«Llamadme Ismael» es uno de los comienzos más
perfectos de la historia de la literatura, y encabeza esa obra tan citada como
poco leída que es Moby Dick; una obra
magna que es historia y tratado y filosofía y novela y, sobre todo, obsesión
—o, mejor, locura atávica, en la que lo más prístino del ser humano aflora en
toda su dimensión y se debate con las grandes fuerzas, no siempre benignas, de
la Naturaleza y del Ser.
Sortear ese inicio es difícil, porque es «el gran
inicio». Pero encararlo es igualmente difícil, porque coloca al espectador en
una situación de la que luego sería imposible retirarlo. Así que lo que hace
Juan Cavestany en su adaptación dramatúrgica de la obra de Melville es
llevárselo al final. Algo incoherente o no, según se mire, porque es tal el
logro de esas dos palabras que incluso como inesperado colofón son un puntazo.

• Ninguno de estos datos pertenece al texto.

What follows belongs to an exercise in optimizing a design on an open flow for small area; a production flow would make more cautious choices.
Where RTL was checked, it was by simulation tests only, not by an equivalence proof against the original.
No driver is modelled on the clock port, so clocking that relies on it looks cheaper here than on a real chip.
No activity file was given, so power comes from the tool's default toggle rates.

// dmx_core
module dmx_core (
    input  wire        clk,
    input  wire        rst,
    input  wire [31:0] now,
    input  wire        init,
    input  wire        in_valid,
    output wire        in_ready,
    input  wire [7:0]  in_data,
    output wire        sink_cfg_valid,
    output wire [9:0]  sink_cfg_count,
    output wire        sink_wr_valid,
    output wire [8:0]  sink_wr_index,
    output wire [7:0]  sink_wr_data,
    output wire        ok_pulse,
    output wire        err_pulse,
    output wire [7:0]  err_tag,
    output wire        ok_indicator,
    input  wire [2:0]  t_op,
    input  wire [23:0] t_arg,
    output wire        t_due
);
    dmx_frame_decoder u_dec (
        .clk            (clk),
        .rst            (rst),
        .init           (init),
        .in_valid       (in_valid),
        .in_ready       (in_ready),
        .in_data        (in_data),
        .c              (now[15:0]),
        .sink_cfg_valid (sink_cfg_valid),
        .sink_cfg_count (sink_cfg_count),
        .sink_wr_valid  (sink_wr_valid),
        .sink_wr_index  (sink_wr_index),
        .sink_wr_data   (sink_wr_data),
        .ok_pulse       (ok_pulse),
        .err_pulse      (err_pulse),
        .err_tag        (err_tag),
  ...
Size in the first run: about 550 cells after synthesis, about 78 flip-flops, roughly 110 I/O pins.
Settings: LEC_CHECK=0, CAP_MARGIN=20, CORE_MARGIN=2, CORE_UTILIZATION=40, GPL_TIMING_DRIVEN=0, SLEW_MARGIN=20; clock period 8.0 ns.
standard.sh (not shown) runs the stock make flow with config.mk's settings and CLKGATE_MAP_FILE= SYNTH_SCRIPT=/design/flow/synth_recipe.tcl, a recipe that flattens the netlist after the stock synthesis.
==> flow/flow/run.sh <==
#!/bin/bash
# The standard layout, with two changes:
#  - synthesis maps with ABC's area-oriented script flow/area.abc (the rest of
#    the standard flow's synthesis script is unchanged, so the registers are the same);
#  - port buffers are sky130_fd_sc_hd__buf_1 cells.
set -euo pipefail
HERE=$PWD
{
  echo "proc abc {args} {"
  echo "  set i [lsearch -exact \$args -script]"
  echo "  if {\$i >= 0} { lset args [expr {\$i + 1}] $HERE/flow/area.abc }"
  echo "  yosys abc {*}\$args"
  echo "}"
  cat synth_recipe.tcl
} > my_synth.tcl
sed "s#SYNTH_SCRIPT=[^ ]*#SYNTH_SCRIPT=$HERE/my_synth.tcl#" standard.sh > my_standard.sh
export BUFFER_PORTS_ARGS="-buffer_cell sky130_fd_sc_hd__buf_1"
if [[ -f flow/cts_args.txt ]]; then export CTS_ARGS="$(cat flow/cts_args.txt)"; fi
bash my_standard.sh > flow.log 2>&1
==> flow/flow/area.abc <==
strash
dch -f
map -a
strash
dch -f
map -a
strash
dch -f
map -a
strash
dch -f
map -a
topo
stime -c
==> flow/flow/cts_args.txt <==
-sink_clustering_enable -repair_clock_nets -buf_list {sky130_fd_sc_hd__clkbuf_16} -sink_clustering_size 100 -sink_clustering_max_diameter 500 -dont_use_dummy_load
Next try:
==> flow/flow/area.abc (replaced) <==
strash
&get -n
&st
&dch -f
&nf -a
&put
topo
stime -c
==> flow/flow/cts_args.txt (replaced) <==
-sink_clustering_enable -repair_clock_nets -buf_list {sky130_fd_sc_hd__clkbuf_4 sky130_fd_sc_hd__clkbuf_8} -dont_use_dummy_load
=> The changed run passed the timing, design-rule and antenna checks. Sequential power came out lower by a few percent. Maximum frequency came out higher slightly. Utilization came out lower by 0.65 points. Routed wire length came out higher by a few percent. Synthesized cell count came out higher by a few percent. Hold slack improved by 0.024 ns. Clock-buffer cell count stays the same.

Dicho lo cual, no queda sino congratularse de que la
programación del Teatro Concha Espina de Torrelavega haya querido albergar ese
gran montaje que es el Moby Dick de
Andrés Lima y Juan Cavestany, con José María Pou al timón del asunto, como
capitán y señor absoluto de las tablas. No deja de resultar cuando menos singular
que el Palacio de Festivales de Santander no haya mostrado interés alguno por
esta obra, y nos «deleite» en cambio con otras producciones de escasa
relevancia. Hay designios que son decididamente inextricables.

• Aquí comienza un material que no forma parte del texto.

Context: an optimization exercise on an open-source flow, tuned for small area, a short achievable clock period and few clock cycles per item. The choices shown serve that exercise and are no tape-out recipe. Only simulation tests tie the RTL to the original design; equivalence was not proved. Power and IR drop assume default switching activity.

[flow/design.v]
module mnet_crc_step (
    input  wire [15:0] crc_in,
    input  wire [7:0]  data,
    output reg  [15:0] crc_out
);
    integer i;
    always @(*) begin
        crc_out = crc_in ^ {data, 8'h00};
        for (i = 0; i < 8; i = i + 1) begin
            if (crc_out[15])
                crc_out = {crc_out[14:0], 1'b0} ^ 16'h1021;
            else
                crc_out = {crc_out[14:0], 1'b0};
        end
    end
endmodule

El caso es que, decía, Cavestany afronta un reto no
pequeño: llevar al lenguaje teatral Moby
Dick. Y lo hace con suerte desigual, porque no es fácil sintetizar varios
cientos de páginas en una representación de hora y media. El resultado puede
satisfacer más o menos, pero creo que es necesario acudir al espectáculo sin la
conciencia literal del original, como si fuera una obra «nueva». Cavestany nos
plantea un monólogo aderezado con intervenciones ocasionales realizadas por un
par de actores para aligerar la densa alocución de José María Pou. En parte se
frustra el propósito por el ritmo desigual en la acción. A cambio, el texto es
muy notable y encierra la titánica virtud de sintetizar con inteligencia el
corazón de la obra referencial.
Aparte de esto, hay que decir que José María Pou puede
con semejante carga y aún podría con más. Tiene algún que otro exceso —es el
peaje ineludible de semejante papel— pero realiza una interpretación gloriosa y
justamente alucinada del mítico Capitán Ahab que en verdad nos atrapa y nos conmueve.

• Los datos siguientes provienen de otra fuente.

What follows belongs to an exercise in optimizing a design on an open flow for small area; a production flow would make more cautious choices. Where RTL was checked, it was by simulation tests only, not by an equivalence proof against the original. No activity file was given, so power comes from the tool's default toggle rates.

Design track_formatter, start of the top module:
module track_formatter (
  input  wire        clk,
  input  wire        rst,
  input  wire        cmd_valid,
  input  wire [7:0]  cmd_sc,
  input  wire [7:0]  cmd_n,
  input  wire [7:0]  cmd_fill,
  input  wire        wprot,
  input  wire        stop,
  input  wire        mfm,
  input  wire [7:0]  gap,
  input  wire [7:0]  gap2,
  input  wire [7:0]  sid_c,
  input  wire [7:0]  sid_h,
  input  wire [7:0]  sid_r,
  input  wire [7:0]  sid_n,
  input  wire        poll,
  input  wire        index,
  input  wire        phys_ok,
  output wire        busy,
  output reg         wr_valid,
  output reg         wr_bit,
  output wire        id_req,
  output reg         done,
  output wire [3:0]  done_code
);
  localparam [1:0] S_IDLE = 2'b00;
  localparam [1:0] S_SNF  = 2'b01;
  localparam [1:0] S_SPIN = 2'b10;
  localparam [1:0] S_FMT  = 2'b11;
  localparam [3:0] PH_GAP0      = 4'd0;
  localparam [3:0] PH_SYNC      = 4'd1;
  localparam [3:0] PH_IAM       = 4'd2;
  localparam [3:0] PH_GAP1      = 4'd3;
  localparam [3:0] PH_ID_SYNC   = 4'd4;
  localparam [3:0] PH_IDAM      = 4'd5;
  localparam [3:0] PH_ID        = 4'd6;
  localparam [3:0] PH_ID_CRC    = 4'd7;
  localparam [3:0] PH_GAP2      = 4'd8;
  localparam [3:0] PH_DATA_SYNC = 4'd9;
  localparam [3:0] PH_DATAAM    = 4'd10;
  localparam [3:0] PH_DATA      = 4'd11;
  localparam [3:0] PH_DATA_CRC  = 4'd12;
  localparam [3:0] PH_GAP3      = 4'd13;
  localparam [3:0] PH_GAP4      = 4'd15;
  reg [1:0]  state;
  reg        ic;             
  reg [7:0]  rem;            
  reg [3:0]  fmt_n;
  reg [7:0]  fmt_fill;
  reg [3:0]  phase;
  ...
Size in the first run: about 440 cells after synthesis, about 92 flip-flops, ~4200 um^2 of cells after synthesis.
Settings: LEC_CHECK=0, CAP_MARGIN=20, CORE_MARGIN=2, CORE_UTILIZATION=30, PLACE_DENSITY=0.45, SLEW_MARGIN=20; clock period 30.0 ns.
standard.sh (not shown) runs the stock make flow with config.mk's settings and CLKGATE_MAP_FILE= SYNTH_SCRIPT=/design/flow/synth_recipe.tcl, a recipe that flattens the netlist after the stock synthesis.
==> flow/flow/run.sh <==
#!/bin/bash
# The standard ORFS layout (the standard.sh), with these changes:
#  - synthesis maps the logic with ABC script flow/abc_area.script (an area-oriented
#    script) instead of ORFS's speed script, and leaves adders to ABC instead of mapping
#    them to adder cells first; everything else in synthesis is unchanged;
#  - every port still gets a buffer, of the smallest buffer cell;
#  - clock tree synthesis uses small clock buffers and no dummy loads.
# Each tool's full output goes to the ORFS logs under orfs/logs; make's own output goes to
# standard_flow.log.
set -euo pipefail
W=$(pwd)
ABC_SCRIPT=$W/flow/abc_area.script
# ORFS's synth.tcl with only the ABC script changed
sed "s#log_cmd abc {\*}\$abc_args#log_cmd abc -script $ABC_SCRIPT {*}[lrange \$abc_args 2 end]#" \
  "$FLOW_HOME/scripts/synth.tcl" > "$W/own_synth_body.tcl"
grep -q "log_cmd abc -script $ABC_SCRIPT" "$W/own_synth_body.tcl"
sed "s#source \$::env(SCRIPTS_DIR)/synth.tcl#source $W/own_synth_body.tcl#" synth_recipe.tcl > "$W/own_synth.tcl"
grep -q "own_synth_body.tcl" "$W/own_synth.tcl"
sed "s#$W/synth_recipe.tcl#$W/own_synth.tcl#" standard.sh > "$W/own_standard.sh"
grep -q "own_synth.tcl" "$W/own_standard.sh"
export ADDER_MAP_FILE=
export BUFFER_PORTS_ARGS="-buffer_cell sky130_fd_sc_hd__buf_1"
export CTS_ARGS="-sink_clustering_enable -repair_clock_nets -dont_use_dummy_load -sink_clustering_size 30 -sink_clustering_max_diameter 200 -buf_list sky130_fd_sc_hd__clkbuf_8 -root_buf sky130_fd_sc_hd__clkbuf_8"
bash "$W/own_standard.sh" > standard_flow.log 2>&1
==> flow/flow/abc_area.script <==
strash
&get -n
&deepsyn -T 10
&put
dch -f
amap
strash
dch -f
amap
topo
dnsize -c
Change:
--- a/flow/flow/run.sh
+++ b/flow/flow/run.sh
@@ -23 +23 @@
-export CTS_ARGS="-sink_clustering_enable -repair_clock_nets -dont_use_dummy_load -sink_clustering_size 30 -sink_clustering_max_diameter 200 -buf_list sky130_fd_sc_hd__clkbuf_8 -root_buf sky130_fd_sc_hd__clkbuf_8"
+export CTS_ARGS="-sink_clustering_enable -repair_clock_nets -dont_use_dummy_load -sink_clustering_size 10 -sink_clustering_max_diameter 60 -buf_list sky130_fd_sc_hd__clkbuf_4 -root_buf sky130_fd_sc_hd__clkbuf_8"
CORE_UTILIZATION = 60   (was 30)
PLACE_DENSITY = 0.7   (was 0.45)
Core utilization came out higher by 35 points.
Power came out lower slightly.
Final area came out lower by a few percent.
Global-route usage came out higher by 11 points.
Sequential cell count stays the same.
Change:
--- a/flow/flow/run.sh
+++ b/flow/flow/run.sh
@@ -23 +23 @@
-export CTS_ARGS="-sink_clustering_enable -repair_clock_nets -dont_use_dummy_load -sink_clustering_size 10 -sink_clustering_max_diameter 60 -buf_list sky130_fd_sc_hd__clkbuf_4 -root_buf sky130_fd_sc_hd__clkbuf_8"
+export CTS_ARGS="-sink_clustering_enable -repair_clock_nets -dont_use_dummy_load -sink_clustering_size 30 -sink_clustering_max_diameter 150 -buf_list sky130_fd_sc_hd__clkbuf_4 -root_buf sky130_fd_sc_hd__clkbuf_8"
CORE_UTILIZATION = 30   (was 60)
PLACE_DENSITY = 0.45   (was 0.7)
=> Total power goes up by 1.4%; via count shrinks by 2.6%; routed wire length goes up by 14%; clock skew shrinks by 0.0048 ns; worst setup slack is better by 0.11 ns; first-iteration DRC count came out lower by 47%; cell count rose by 13%; global-route usage drops by 11 points; synthesized cell count is unchanged.
Change:
--- a/flow/flow/run.sh
+++ b/flow/flow/run.sh
@@ -23 +23 @@
-export CTS_ARGS="-sink_clustering_enable -repair_clock_nets -dont_use_dummy_load -sink_clustering_size 30 -sink_clustering_max_diameter 150 -buf_list sky130_fd_sc_hd__clkbuf_4 -root_buf sky130_fd_sc_hd__clkbuf_8"
+export CTS_ARGS="-sink_clustering_enable -repair_clock_nets -dont_use_dummy_load -buf_list sky130_fd_sc_hd__clkbuf_16 -root_buf sky130_fd_sc_hd__clkbuf_16"
Outcome: Wire length climbs slightly. Via count increases slightly. Worst setup slack got worse by 0.062 ns. Non-clock buffer count does not change. Clock power increases by well over a third. Combinational power barely changes. Die area stays the same. Clock skew fell by 0.0096 ns. Cell area went up by a few percent. Hold slack barely changes.
Function was not checked in any run of this note: the RTL went through the layout flow alone.

---

Another version of the RTL of track_formatter (not shown whole).
Size in the first run: roughly 430 cells after synthesis, roughly 4100 um2 of cells after synthesis.
==> flow/config.mk <==
export PLATFORM = sky130hd
export DESIGN_NAME = track_formatter
export DESIGN_NICKNAME = track_formatter
export VERILOG_FILES = /design/flow/design.v
export SDC_FILE = /design/flow/constraint.sdc
export NUM_CORES = 4
export LEC_CHECK = 0
export CAP_MARGIN = 0
export CORE_MARGIN = 2
export CORE_UTILIZATION = 30
export PLACE_DENSITY = 0.45
export SLEW_MARGIN = 0
==> flow/constraint.sdc <==
create_clock -name core_clock -period 30.0 [get_ports {clk}]
set_input_delay 6.0000 -clock core_clock [delete_from_list [all_inputs] [get_ports {clk}]]
set_output_delay 6.0000 -clock core_clock [all_outputs]
set_load 0.01 [all_outputs]
==> flow/flow/run.sh <==
#!/bin/bash
# The standard ORFS layout (the standard.sh), with these changes:
#  - synthesis maps the logic with each of the area-oriented ABC scripts flow/abc_*.script
#    and keeps the smallest result (flow/multi_abc.tcl), instead of ORFS's speed script;
#    adders are left to ABC instead of being mapped to adder cells first, and no buffers
#    are added for outputs that share a net (each port gets its own buffer in placement
#    anyway); everything else in synthesis is unchanged;
#  - every port still gets a buffer, of the smallest buffer cell;
#  - clock tree synthesis uses no dummy loads and smaller clock buffers.
# Each tool's full output goes to the ORFS logs under orfs/logs; make's own output goes to
# standard_flow.log.
set -euo pipefail
W=$(pwd)
# ORFS's synth.tcl with only the ABC step changed
sed 's#log_cmd abc {\*}$abc_args#own_multi_abc $abc_args $lib_args#' \
  "$FLOW_HOME/scripts/synth.tcl" > "$W/own_synth_body.tcl"
grep -q "own_multi_abc" "$W/own_synth_body.tcl"
{
  echo "source $W/flow/multi_abc.tcl"
  echo "set ::own_abc_scripts [list $(ls "$W"/flow/abc_*.script | tr '\n' ' ')]"
  sed "s#source \$::env(SCRIPTS_DIR)/synth.tcl#source $W/own_synth_body.tcl#" synth_recipe.tcl
} > "$W/own_synth.tcl"
grep -q "own_synth_body.tcl" "$W/own_synth.tcl"
sed "s#$W/synth_recipe.tcl#$W/own_synth.tcl#" standard.sh > "$W/own_standard.sh"
grep -q "own_synth.tcl" "$W/own_standard.sh"
export ADDER_MAP_FILE=
export SYNTH_INSBUF=0
export BUFFER_PORTS_ARGS="-buffer_cell sky130_fd_sc_hd__buf_1"
export CTS_ARGS="-sink_clustering_enable -repair_clock_nets -dont_use_dummy_load -sink_clustering_size 10 -sink_clustering_max_diameter 60 -buf_list sky130_fd_sc_hd__clkbuf_4 -root_buf sky130_fd_sc_hd__clkbuf_8"
bash "$W/own_standard.sh" > standard_flow.log 2>&1
Other scripts of this flow, unchanged in this note and not shown: flow/flow/abc_1.script, flow/flow/abc_2.script, flow/flow/abc_3.script, flow/flow/abc_4.script, flow/flow/multi_abc.tcl
Then changed:
- CAP_MARGIN: 0 -> 20
- GPL_TIMING_DRIVEN: not set -> 0
- SLEW_MARGIN: 0 -> 20
Outcome: Routed wire length fell by 1.0%; area after synthesis is unchanged; clock power climbs by about 1%.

Por su lado, Jacob Torres y Oscar Kapoya son circunstanciales pero se
desempeñan con la necesaria corrección en sus múltiples personajes (Ismael,
Starbuck, Pip…).
Andrés Lima, siempre tanteando los límites como en él
es costumbre, da una magnífica lección de dirección con este Moby Dick, sugiriéndonos su concepto
como si de una ópera de cámara se tratara, y rodeándose para ello de excelentes
profesionales: qué atinadas las proyecciones de Miquel Raió, qué sobrecogedor acompañamiento
musical de Jaume Manresa, qué gran escenografía de Beatriz San Juan (y esos
imponentes minutos finales).
Quién dijo que Moby Dick pueda ser hoy una obra sin vigencia. Salimos del teatro cabizbajos, pensando en la ballena que a cada uno de nosotros nos corroe y que siempre aguarda afuera.
Quién dijo que Moby Dick pueda ser hoy una obra sin vigencia. Salimos del teatro cabizbajos, pensando en la ballena que a cada uno de nosotros nos corroe y que siempre aguarda afuera.